%%

== job 7733 ==
==> flow/design.v (excerpt) <==
module reflex_core (
    input wire clk,                   
    input wire rst_n,                 
    input wire signed [15:0] z_pos,   
    input wire signed [15:0] z_vel,   
    input wire signed [15:0] kp_gain,
    input wire signed [15:0] kd_gain,
    input wire signed [15:0] vel_threshold,  
    output reg signed [15:0] u_out,   
    output reg guardian_active        
);
clock: 5.22 ns
lec_check: 0
abc_area: 1
cap_margin: 20
cell_pad_in_sites_detail_placement: 1
cell_pad_in_sites_global_placement: 2
core_aspect_ratio: 1.05
core_margin: 3
core_utilization: 40
cts_cluster_size: 25
gpl_routability_driven: 1
max_routing_layer: met4
setup_slack_margin: 0.97
slew_margin: 35
tns_end_percent: 100
run.sh (not shown) runs the stock make flow with config.mk's settings and CLKGATE_MAP_FILE=.
Every stage of job 7733 finished as expected; the final checks, on the other hand, flagged negative setup slack, which means the layout fails.
File: design/flow/design.v
module router_top (
    input clock,
    input resetn,
    input packet_valid,
    input [7:0] data_in,
    input read_enb_0, read_enb_1, read_enb_2,
    output [7:0] data_out_0, data_out_1, data_out_2,
    output vld_out_0, vld_out_1, vld_out_2,
    output err,
    output busy
);
    wire [7:0] dout;
    wire [2:0] write_enb;
    wire [2:0] soft_reset;
    wire write_enb_reg;
    wire [2:0] read_enb;
    wire [2:0] empty;
    wire [2:0] full;
    wire lfd_state;
    wire detect_add;
    wire ld_state;
    wire laf_state;
    wire full_state;
    wire fifo_full;
    wire rst_int_reg;
    wire parity_done;
    wire low_packet_valid;
    assign read_enb = {read_enb_2, read_enb_1, read_enb_0};
    router_fsm FSM (.clock(clock), .resetn(resetn), .packet_valid(packet_valid), .data_in(data_in), .parity_done(parity_done), .soft_reset_0(soft_reset[0]), .soft_reset_1(soft_reset[1]), .soft_reset_2(soft_reset[2]), .fifo_full(fifo_full), .low_packet_valid(low_packet_valid), .fifo_empty_0(empty[0]), .fifo_empty_1(empty[1]), .fifo_empty_2(empty[2]), .detect_add(detect_add), .ld_state(ld_state), .laf_state(laf_state), .lfd_state(lfd_state), .full_state(full_state), .write_enb_reg(write_enb_reg), .rst_int_reg(rst_int_reg), .busy(busy));
    router_register REG (.clock(clock), .resetn(resetn), .packet_valid(packet_valid), .data_in(data_in), .fifo_full(fifo_full), .detect_add(detect_add), .ld_state(ld_state), .laf_state(laf_state), .full_state(full_state), .lfd_state(lfd_state), .rst_int_reg(rst_int_reg), .err(err), .parity_done(parity_done), .low_packet_valid(low_packet_valid), .dout(dout));
    router_sync SYNC (.clock(clock), .resetn(resetn), .data_in(data_in), .detect_add(detect_add), .write_enb_reg(write_enb_reg), .read_enb_0(read_enb_0), .read_enb_1(read_enb_1), .read_enb_2(read_enb_2), .write_enb(write_enb), .fifo_full(fifo_full), .full_0(full[0]), .full_1(full[1]), .full_2(full[2]), .empty_0(empty[0]), .empty_1(empty[1]), .empty_2(empty[2]), .soft_reset_0(soft_reset[0]), .soft_reset_1(soft_reset[1]), .soft_reset_2(soft_reset[2]), .vld_out_0(vld_out_0), .vld_out_1(vld_out_1), .vld_out_2(vld_out_2));
    router_fifo FIFO0 (.clock(clock), .resetn(resetn), .soft_reset(soft_reset[0]), .write_enb(write_enb[0]), .read_enb(read_enb[0]), .data_in({lfd_state, dout}), .lfd_state(lfd_state), .full(full[0]), .empty(empty[0]), .data_out(data_out_0));
    router_fifo FIFO1 (.clock(clock), .resetn(resetn), .soft_reset(soft_reset[1]), .write_enb(write_enb[1]), .read_enb(read_enb[1]), .data_in({lfd_state, dout}), .lfd_state(lfd_state), .full(full[1]), .empty(empty[1]), .data_out(data_out_1));
    router_fifo FIFO2 (.clock(clock), .resetn(resetn), .soft_reset(soft_reset[2]), .write_enb(write_enb[2]), .read_enb(read_enb[2]), .data_in({lfd_state, dout}), .lfd_state(lfd_state), .full(full[2]), .empty(empty[2]), .data_out(data_out_2));
endmodule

%%

» **Task objective**
Extract, from the listing above, every line where the string "signed" occurs.

» **Exercise answer**
    input wire signed [15:0] z_pos,   
    input wire signed [15:0] z_vel,   
    input wire signed [15:0] kp_gain,
    input wire signed [15:0] kd_gain,
    input wire signed [15:0] vel_threshold,  
    output reg signed [15:0] u_out,   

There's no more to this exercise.